■ **WHAT TO DO**
Start with the line containing "4'hd: seg_out=8'b1010_0001;" and write out each line through the end of the listing, exactly as given.

DATA SHOWN Block Start

Source: an optimization exercise on an open RTL-to-GDS flow (aim: small area). Production flows keep margins and buffers that such runs may drop. Function not checked in this run: the RTL went through the layout flow alone. Power figures rest on the tool's default switching activity, not on a simulated workload.

==> design/flow/config.mk <==
export PLATFORM = sky130hd
export DESIGN_NAME = top_module
export DESIGN_NICKNAME = top_module
export VERILOG_FILES = /design/flow/design.v
export SDC_FILE = /design/flow/constraint.sdc
export NUM_CORES = 4
export LEC_CHECK = 0
export CAP_MARGIN = 20
export CORE_MARGIN = 2
export CORE_UTILIZATION = 40
export PLACE_DENSITY = 0.6
export SLEW_MARGIN = 20
==> design/flow/constraint.sdc <==
create_clock -name core_clock -period 90.0 [get_ports {clk}]
set_input_delay 18.0000 -clock core_clock [delete_from_list [all_inputs] [get_ports {clk}]]
set_output_delay 18.0000 -clock core_clock [all_outputs]
set_load 0.01 [all_outputs]
==> design/flow/design.v <==
`timescale 1ns / 1ps
module bcd_seg(
    input[3:0] num,
    output reg[7:0] seg_out
);
always @(num)
begin
    case(num)
        4'h0: seg_out=8'b1100_0000;
        4'h1: seg_out=8'b1111_1001;
        4'h2: seg_out=8'b1010_0100;
        4'h3: seg_out=8'b1011_0000;
        4'h4: seg_out=8'b1001_1001;
        4'h5: seg_out=8'b1001_0010;
        4'h6: seg_out=8'b1000_0010;
        4'h7: seg_out=8'b1111_1000;
        4'h8: seg_out=8'b1000_0000;
        4'h9: seg_out=8'b1001_0000;
        4'ha: seg_out=8'b1000_1000;
        4'hb: seg_out=8'b1000_0011;
        4'hc: seg_out=8'b1100_0110;
        4'hd: seg_out=8'b1010_0001;
        4'he: seg_out=8'b1000_0110;
        4'hf: seg_out=8'b1000_1110;
        default: seg_out = 8'b1111_1111;
    endcase
end
endmodule
module key_mapping(
    input[15:0] key_in,
    output[15:0] key_out
);
assign key_out[13] = ~key_in[15];  
assign key_out[12] = ~key_in[14];  
assign key_out[11] = ~key_in[13];  
assign key_out[10] = ~key_in[12];  
assign key_out[14] = ~key_in[11];   
assign key_out[9] = ~key_in[10];
assign key_out[6] = ~key_in[9];
assign key_out[3] = ~key_in[8];
assign key_out[0] = ~key_in[7];
assign key_out[8] = ~key_in[6];
assign key_out[5] = ~key_in[5];
assign key_out[2] = ~key_in[4];
assign key_out[15] = ~key_in[3];  
assign key_out[7] = ~key_in[2];
assign key_out[4] = ~key_in[1];
assign key_out[1] = ~key_in[0];
endmodule
`timescale 1ns / 1ps
module button_jitter #(
    parameter DEBOUNCE = 16
)(
    input clk,
    input rst,
    input but_in,
    output but_out
);
reg [1:0] record;
wire change_detect;
reg [16:0] cnt;
reg out;
always @(posedge clk)
    if(rst)
        record <= 2'b00;
    else
        record <= {record[0],but_in};
assign change_detect = record[0] ^ record[1];
always @(posedge clk)
    if(rst)
        cnt <= 0;
    else if(change_detect==1)
        cnt <= 0;
    else
        cnt <= cnt + 1;
always @(posedge clk)
    if(rst)
        out <= 1'b0;
    else if(cnt == DEBOUNCE) begin
        out <= record[0];
    end
assign but_out = out;
endmodule
`timescale 1ns / 1ps
module button_edge(
    input clk,
    input rst,
    input but_in,
    output but_press,
    output but_edge
);
button_jitter jitter(clk, rst, but_in, but_press);
reg [1:0] record;
always @(posedge clk)
    if(rst)
        record <= 2'b00;
    else
        record <= {record[0], but_press};
assign but_edge = record[0] & ~record[1];
endmodule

DATA SHOWN Block End

■ **WRITTEN RESPONSE**
        4'hd: seg_out=8'b1010_0001;
        4'he: seg_out=8'b1000_0110;
        4'hf: seg_out=8'b1000_1110;
        default: seg_out = 8'b1111_1111;
    endcase
end
endmodule
module key_mapping(
    input[15:0] key_in,
    output[15:0] key_out
);
assign key_out[13] = ~key_in[15];  
assign key_out[12] = ~key_in[14];  
assign key_out[11] = ~key_in[13];  
assign key_out[10] = ~key_in[12];  
assign key_out[14] = ~key_in[11];   
assign key_out[9] = ~key_in[10];
assign key_out[6] = ~key_in[9];
assign key_out[3] = ~key_in[8];
assign key_out[0] = ~key_in[7];
assign key_out[8] = ~key_in[6];
assign key_out[5] = ~key_in[5];
assign key_out[2] = ~key_in[4];
assign key_out[15] = ~key_in[3];  
assign key_out[7] = ~key_in[2];
assign key_out[4] = ~key_in[1];
assign key_out[1] = ~key_in[0];
endmodule
`timescale 1ns / 1ps
module button_jitter #(
    parameter DEBOUNCE = 16
)(
    input clk,
    input rst,
    input but_in,
    output but_out
);
reg [1:0] record;
wire change_detect;
reg [16:0] cnt;
reg out;
always @(posedge clk)
    if(rst)
        record <= 2'b00;
    else
        record <= {record[0],but_in};
assign change_detect = record[0] ^ record[1];
always @(posedge clk)
    if(rst)
        cnt <= 0;
    else if(change_detect==1)
        cnt <= 0;
    else
        cnt <= cnt + 1;
always @(posedge clk)
    if(rst)
        out <= 1'b0;
    else if(cnt == DEBOUNCE) begin
        out <= record[0];
    end
assign but_out = out;
endmodule
`timescale 1ns / 1ps
module button_edge(
    input clk,
    input rst,
    input but_in,
    output but_press,
    output but_edge
);
button_jitter jitter(clk, rst, but_in, but_press);
reg [1:0] record;
always @(posedge clk)
    if(rst)
        record <= 2'b00;
    else
        record <= {record[0], but_press};
assign but_edge = record[0] & ~record[1];
endmodule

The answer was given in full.